Work order -> Repeat the lines below exactly as written, please, from the line with "1 bit (second" to the line with "ys_top_cells_by_area=dfrtp_1, mux2_2, nand2_1", both lines included, and no others.

Stored data entries
========
--- config.mk ---
export PLATFORM = sky130hd
export DESIGN_NAME = pixel_frame_writer
export DESIGN_NICKNAME = d
export VERILOG_FILES = /design/src/rtl/pixel_frame_writer.sv
export SDC_FILE = /design/constraint.sdc
export NUM_CORES = 1
export LEC_CHECK = 0
export CORE_MARGIN = 2
export CORE_UTILIZATION = 40
export DETAILED_ROUTE_END_ITERATION = 8
export PLACE_DENSITY = 0.62
export SYNTH_ARGS = -nofsm -noshare
export SYNTH_HDL_FRONTEND = slang
export SYNTH_SLANG_ARGS = --single-unit
--- constraint.sdc ---
create_clock -name clk -period 3.1 [get_ports clk]
set_clock_uncertainty 0.2 [all_clocks]
set_input_delay 0.31 -clock clk [delete_from_list [all_inputs] [get_ports clk]]
set_output_delay 0.31 -clock clk [all_outputs]
set_load 0.02 [all_outputs]
--- src/rtl/pixel_frame_writer.sv ---
// Terminal pixel sink: packs PIX_PER_WORD pixels per memory word and writes
// frame-sequential word addresses over a write/waitrequest port.
module pixel_frame_writer #(
  parameter  int unsigned BITS         = 8,
  parameter  int unsigned PIX_PER_WORD = 4,
  parameter  int unsigned WIDTH        = 320,
  parameter  int unsigned HEIGHT       = 240,
  localparam int unsigned WORDS        = WIDTH * HEIGHT / PIX_PER_WORD,
  localparam int unsigned ADDR_W       = (WORDS > 1) ? $clog2(WORDS) : 1,
  localparam int unsigned WORD_W       = BITS * PIX_PER_WORD
) (
  input  logic              clk,
  input  logic              reset,
  input  logic [BITS-1:0]   pix_in,
  input  logic              valid_in,
  output logic              ready_out,
  input  logic              clear,
  output logic [ADDR_W-1:0] mem_address,
  output logic [WORD_W-1:0] mem_writedata,
  output logic              mem_write,
  input  logic              mem_waitrequest,
  output logic              frame_done,
  output logic [ADDR_W-1:0] word_count
);

  localparam int unsigned LANE_W = $clog2(PIX_PER_WORD);
  localparam int unsigned ASM_W  = BITS * (PIX_PER_WORD - 1);
  localparam logic [LANE_W-1:0] LAST_LANE = LANE_W'(PIX_PER_WORD - 1);
  localparam logic [ADDR_W-1:0] LAST_ADDR = ADDR_W'(WORDS - 1);

  logic [LANE_W-1:0] lane_q, lane_d;
  logic [ASM_W-1:0]  asm_q, asm_d;
  logic              out_valid_q, out_valid_d;
  logic              out_last_q, out_last_d;
  logic [ADDR_W-1:0] addr_q, addr_d;
  logic [WORD_W-1:0] data_q, data_d;
  logic [ADDR_W-1:0] wcnt_q, wcnt_d;
  logic              frame_done_q, frame_done_d;

  logic last_lane;
  logic drain;
  logic accept;
  logic load;

  // The final lane may only enter when the output register is free or leaving.
  assign last_lane = (lane_q == LAST_LANE);
  assign drain     = out_valid_q && !mem_waitrequest;
  assign ready_out = !last_lane || !out_valid_q || !mem_waitrequest;
  assign accept    = valid_in && ready_out && !clear;
  assign load      = accept && last_lane;

  always_comb begin
    lane_d       = lane_q;
    asm_d        = asm_q;
    out_valid_d  = out_valid_q;
    out_last_d   = out_last_q;
    addr_d       = addr_q;
    data_d       = data_q;
    wcnt_d       = wcnt_q;
    frame_done_d = drain && out_last_q;

    if (drain) begin
      out_valid_d = 1'b0;
    end

    if (clear) begin
      lane_d = '0;
      asm_d  = '0;
      wcnt_d = '0;
    end else if (accept) begin
      if (last_lane) begin
        lane_d      = '0;
        data_d      = {pix_in, asm_q};
        addr_d      = wcnt_q;
        out_last_d  = (wcnt_q == LAST_ADDR);
        out_valid_d = 1'b1;
        wcnt_d      = (wcnt_q == LAST_ADDR) ? '0 : wcnt_q + ADDR_W'(1);
      end else begin
        lane_d = lane_q + LANE_W'(1);
        for (int k = 0; k < int'(PIX_PER_WORD) - 1; k++) begin
          if (lane_q == LANE_W'(k)) begin
            asm_d[k*BITS +: BITS] = pix_in;
          end
        end
      end
    end
  end

  always_ff @(posedge clk or posedge reset) begin
    if (reset) begin
      lane_q       <= '0;
      asm_q        <= '0;
      out_valid_q  <= 1'b0;
      out_last_q   <= 1'b0;
      addr_q       <= '0;
      data_q       <= '0;
      wcnt_q       <= '0;
      frame_done_q <= 1'b0;
    end else begin
      lane_q       <= lane_d;
      asm_q        <= asm_d;
      out_valid_q  <= out_valid_d;
      out_last_q   <= out_last_d;
      addr_q       <= addr_d;
      data_q       <= data_d;
      wcnt_q       <= wcnt_d;
      frame_done_q <= frame_done_d;
    end
  end

  // load is consumed through out_valid_d; keep it visible for readers of the datapath.
  logic unused_load;
  assign unused_load = load;

  assign mem_address   = addr_q;
  assign mem_writedata = data_q;
  assign mem_write     = out_valid_q;
  assign frame_done    = frame_done_q;
  assign word_count    = wcnt_q;

endmodule

# --- Word level (Yosys, flattened, before mapping) ---
# Index checks and enable logic that the tools add are counted.
word_totals:
  register_bits: 91
  latch_bits: 0
  ram_bits: 0
  mem_bits_ro: 0
  in_bits: 13
  out_inout_bits: 65
  wordCells: 56
  n_memories: 0
op_classes:
  n_addsub: 2
  multipliers: 0
  div_mod_pow: 0
  n_lt_le_gt_ge: 0
  n_eq_ne: 5
  shifts: 0
  n_mux: 17
  n_bitwise: 1
  reduce_logical: 21
ops:
  columns: ["cell", "count"]
  rows:
  - ["two-way mux 24 bit", 3]
  - ["two-way mux 15 bit", 4]
  - ["two-way mux 8 bit", 3]
  - ["adder 15 x 1 -> 15 bit (second input constant)", 1]
  - ["equality test 15 bit (second input constant)", 1]
  - ["AND reduction 3 bit", 4]
  - ["nonzero test 2 bit", 5]
  - ["two-way mux 2 bit", 3]
  - ["equality test 2 bit (second input constant)", 2]
  - ["logical AND 1 bit", 4]
  - ["zero test 1 bit", 4]
  - ["two-way mux 1 bit", 4]
  - ["adder 2 x 1 -> 2 bit (second input constant)", 1]
  - ["equality test 2 x 1 -> 1 bit (second input constant)", 1]
  - ["zero test 2 bit", 1]
  - ["logical OR 1 bit", 2]
  - ["!= test 2 bit (second input constant)", 1]
  - ["AND reduction 2 bit", 1]
  - ["NOT 1 bit", 1]

# --- Longest topological paths before layout ---
logic_depth:
  word_depth: 8
  depth_mapped: 7
  ltp_nobuf: 5

# --- Least setup slack after synthesis ---
# No wires, ideal clock.
synth_path:
  kind: "reg-to-reg"
  from: "register wcnt_q[10] (netlist: word_count[10])"
  to: "register wcnt_q[5] (netlist: word_count[5])"
  setup_ns: 0.124
  arrival_time_ns: 1.875
  required_ns: 2.776
  slack_ns: 0.901
  stages_incl_launch_ff: 5
  path_buffers: 0
  period_less_slack_ns: 2.199
  path_cell_list: "dfrtp_1 or4b_4 nor4_4 and4b_1 a211o_1"
synth_between:
  elab_chain_cells: 5
synth_rtl:
  columns: ["item", "line", "text"]
  rows:
  - ["start: declaration", "37", "logic [ADDR_W-1:0] wcnt_q, wcnt_d;"]
  - ["start signal: assignment", "106", "wcnt_q <= wcnt_d;"]
  - ["equality test 15 bit", "77", "wcnt_d = (wcnt_q == LAST_ADDR) ? '0 : wcnt_q + ADDR_W'(1);"]
  - ["two-way mux 15 bit", "77", null]
  - ["two-way mux 15 bit", "71", "if (last_lane) begin"]
  - ["two-way mux 15 bit", "70", "end else if (accept) begin"]
  - ["two-way mux 15 bit", "66", "if (clear) begin"]
# Every way passes these cells. The select of a mux whose other input is x is not followed.
# A chain may end at the register's enable or synchronous reset.

# --- Worst setup path in the final report ---
layout_path:
  from: "register wcnt_q[10] (netlist: word_count[10])"
  to: "register wcnt_q[9] (netlist: word_count[9])"
# The elaborated chain is that of the path after synthesis.

==> reports/metrics.cfg <==
[run_status]
outcome=finished, final reports clean

[logic_synthesis]
synth_top_area_cell=dfrtp_1
yosys_warnings=0
synth_compound_area_share_pct=9.46
yosys_most_used_dff=dfrtp_1
synth_seq_cells=91
synthCells=308
synth_edf_count=0
synth.top_cell.area_share_pct=60.4
ys_top_cells_by_area=dfrtp_1, mux2_2, nand2_1
synthesis.area_um2=3770
async_flop_share_pct=100
syn_avg_cell_area_um2=12.2
synth_xor_area_share_pct=0.232
muxShareOfSynthArea_pct=14.0
synth-simple-area-share_pct=11.7
synth_nets=326
synth_top_family_by_area=multiplexers
synth.yosys.seq_area_share_pct=60.4
synth_fa_ha_area_share_pct=1.66
yosysUniqueCellTypes=41

[grt]
antenna_found_initial=0
grt.total_usage_pct=17.3
grt-ovfl-total=0
grt_pass1_vias=2662
grt_first_pass_wirelength_um=13600
grt_max_degree=42

[clock_network]
cts_sinks=91
postCtsHoldBufs=0
cts_buffers=9
clk_pin_slew_worst_paths_ns=0.10
clk_latency_ns=0.35
cts_tree=done
cts-root-buf=clkbuf_8
clock_path_buffers=2
cts_setup_buffers=0
cts_resized=0
htreeDepth=3

[routing]
avgRoutedWirePerCell_um=16.0
vias_per_cell=5.26
drc=0
routed-via-count=2657
dr.pass1.iters=4
ant_nets=0
drt_iter0_drc=87
drt-total-wl_um=8060

[power_and_ir_drop]
cellPowerDensity_nw_per_um2=521
p_leak_nw=2.21
irDropWorstVdd_uv=260

[layout]
drive_above_1_share_pct=19.5
nets=407
final_common_cell=dfrtp_1
layout_common_cells=dfrtp_1, clkdlybuf4s50_1, mux2_2
n_antenna_cell=0
area_delta_synth_final_pct=29.8

[worst_setup_path]
crit_fanout=6
required_ns=3.14
cp.arrival_ns=2.39
reg2reg_from=word_count[10]
rr_endpoint=word_count[9]
worstSetupEndpointType=flop
crit_type=reg2reg
rr_worst_depth=4
worstSetupStartpointType=flop
rrSetupSlack_ns=0.76

[placed_design]
hpwl_um=5670
io_buffers=77
dp_slack_ns=0.691
gp_congestion=0.790

[timing]
setup-tns-final_ns=0
fmax_mhz=427
slew_headroom_pct=34.6
finalMaxSlewViolations=0
worst-slew-pin-transition_ns=0.980
min_period_ns=2.34
grt_setup_unrepaired=no
period_share_pct=75.6
fin_ws_ns=0.756
hold_viol_final=0
setup_violations=0

[die]
die_area_um2=10200
die_h_um=101
core_area_um2=9200
fp-row-count=35
dieWidth_um=101
io_pins=78
initial_core_util_pct=41.0

[worst_hold_path]
min_path_type=in2async

[job]
cap_viol_max_count=0

==> cells in the mapped netlist (2+ instances only) <==
library cell / number
o21ai_0: 30
and3_1: 2
ha_1: 5
a21oi_1: 11
or4_1: 4
inv_1: 6
nor4_1: 2
nand4_1: 5
clkbuf_1: 6
nand2_1: 45
a22o_1: 2
nor3_1: 5
mux2_2: 47
a31o_2: 2
nand3_1: 8
o31ai_1: 5
dfrtp_1: 91
nor2_1: 4
buf_1: 4
buf_6: 3
==> sequential cells by signal, summed over array words and instances (netlist names) <==
signal and flops:
mem_address 15, mem_writedata 32, lane_q 2, mem_write 1, frame_done 1, word_count 15, asm_q 24, out_last_q 1
==> critical path: stages, from the launching register on <==
cell	delay, ns
dfrtp_1	0.46
or4b_4	0.58
nor4_4	0.47
nor2_1	0.18
a221o_1	0.33
==> logic make-up after synthesis <==
group	after synthesis
mux	47
flops	91
fa+ha+maj	5
compound gates	59
buf+inv	19
simple gates	86
xor+xnor	1
==> how the worst max path moves through the flow <==
| stage | start | endpoint | slack (ns) | cells past startpoint |
|---|---|---|---|---|
| floorplan | reset | asm_q[0] | 0.23 | 1 |
| global placement | valid_in | word_count[12] | 0.70 | 6 |
| detailed placement | valid_in | mem_writedata[9] | 0.69 | 5 |
| CTS | lane_q[0] | ready_out | 0.77 | 3 |
| global route | lane_q[1] | asm_q[8] | 0.67 | 4 |
| finish | word_count[10] | word_count[9] | 0.76 | 4 |
==> per-stage QoR <==
step	instance area, um2	util (%)	power, mW	hold slack (ns)	std cells
2_1_floorplan	3770	-	1.55	0.246	308
3_3_place_gp	4680	50.9	1.73	0.258	489
3_5_place_dp	4680	50.9	1.74	0.267	489
4_1_cts	4890	53.2	2.59	0.0413	505
5_1_grt	4890	53.2	2.67	0.0704	505
6_report	4890	53.2	2.55	0.0387	505
==> final cells by class <==
cell class	instances	area, um2
inverters	6	23.8
flip-flops and latches	91	2280
multi-input cells	198	1400
fillers	847	4310
clock buffers	9	124
clock inverters	7	83.8
repair buffers	83	841
well taps	111	139
==> per-layer routing <==
layer | global-route usage [%] | part of all wire (%) | wire length (um)
met5 | 0 | 0 | 0
met4 | 6.24 | 1.2 | 93
met3 | 3.05 | 4.5 | 366
met2 | 28.0 | 48 | 3910
met1 | 23.3 | 46 | 3700
==> report_power, final <==
group	total (mW)	internal, mW	switching (mW)
registers	1.33	1.28	0.0577
logic	0.374	0.183	0.190
clock network	0.840	0.387	0.453
total	2.55	1.85	0.701
No activity file was read; power rests on OpenSTA's default activity.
========
Answer box ->
  - ["equality test 2 x 1 -> 1 bit (second input constant)", 1]
  - ["zero test 2 bit", 1]
  - ["logical OR 1 bit", 2]
  - ["!= test 2 bit (second input constant)", 1]
  - ["AND reduction 2 bit", 1]
  - ["NOT 1 bit", 1]

# --- Longest topological paths before layout ---
logic_depth:
  word_depth: 8
  depth_mapped: 7
  ltp_nobuf: 5

# --- Least setup slack after synthesis ---
# No wires, ideal clock.
synth_path:
  kind: "reg-to-reg"
  from: "register wcnt_q[10] (netlist: word_count[10])"
  to: "register wcnt_q[5] (netlist: word_count[5])"
  setup_ns: 0.124
  arrival_time_ns: 1.875
  required_ns: 2.776
  slack_ns: 0.901
  stages_incl_launch_ff: 5
  path_buffers: 0
  period_less_slack_ns: 2.199
  path_cell_list: "dfrtp_1 or4b_4 nor4_4 and4b_1 a211o_1"
synth_between:
  elab_chain_cells: 5
synth_rtl:
  columns: ["item", "line", "text"]
  rows:
  - ["start: declaration", "37", "logic [ADDR_W-1:0] wcnt_q, wcnt_d;"]
  - ["start signal: assignment", "106", "wcnt_q <= wcnt_d;"]
  - ["equality test 15 bit", "77", "wcnt_d = (wcnt_q == LAST_ADDR) ? '0 : wcnt_q + ADDR_W'(1);"]
  - ["two-way mux 15 bit", "77", null]
  - ["two-way mux 15 bit", "71", "if (last_lane) begin"]
  - ["two-way mux 15 bit", "70", "end else if (accept) begin"]
  - ["two-way mux 15 bit", "66", "if (clear) begin"]
# Every way passes these cells. The select of a mux whose other input is x is not followed.
# A chain may end at the register's enable or synchronous reset.

# --- Worst setup path in the final report ---
layout_path:
  from: "register wcnt_q[10] (netlist: word_count[10])"
  to: "register wcnt_q[9] (netlist: word_count[9])"
# The elaborated chain is that of the path after synthesis.

==> reports/metrics.cfg <==
[run_status]
outcome=finished, final reports clean

[logic_synthesis]
synth_top_area_cell=dfrtp_1
yosys_warnings=0
synth_compound_area_share_pct=9.46
yosys_most_used_dff=dfrtp_1
synth_seq_cells=91
synthCells=308
synth_edf_count=0
synth.top_cell.area_share_pct=60.4
ys_top_cells_by_area=dfrtp_1, mux2_2, nand2_1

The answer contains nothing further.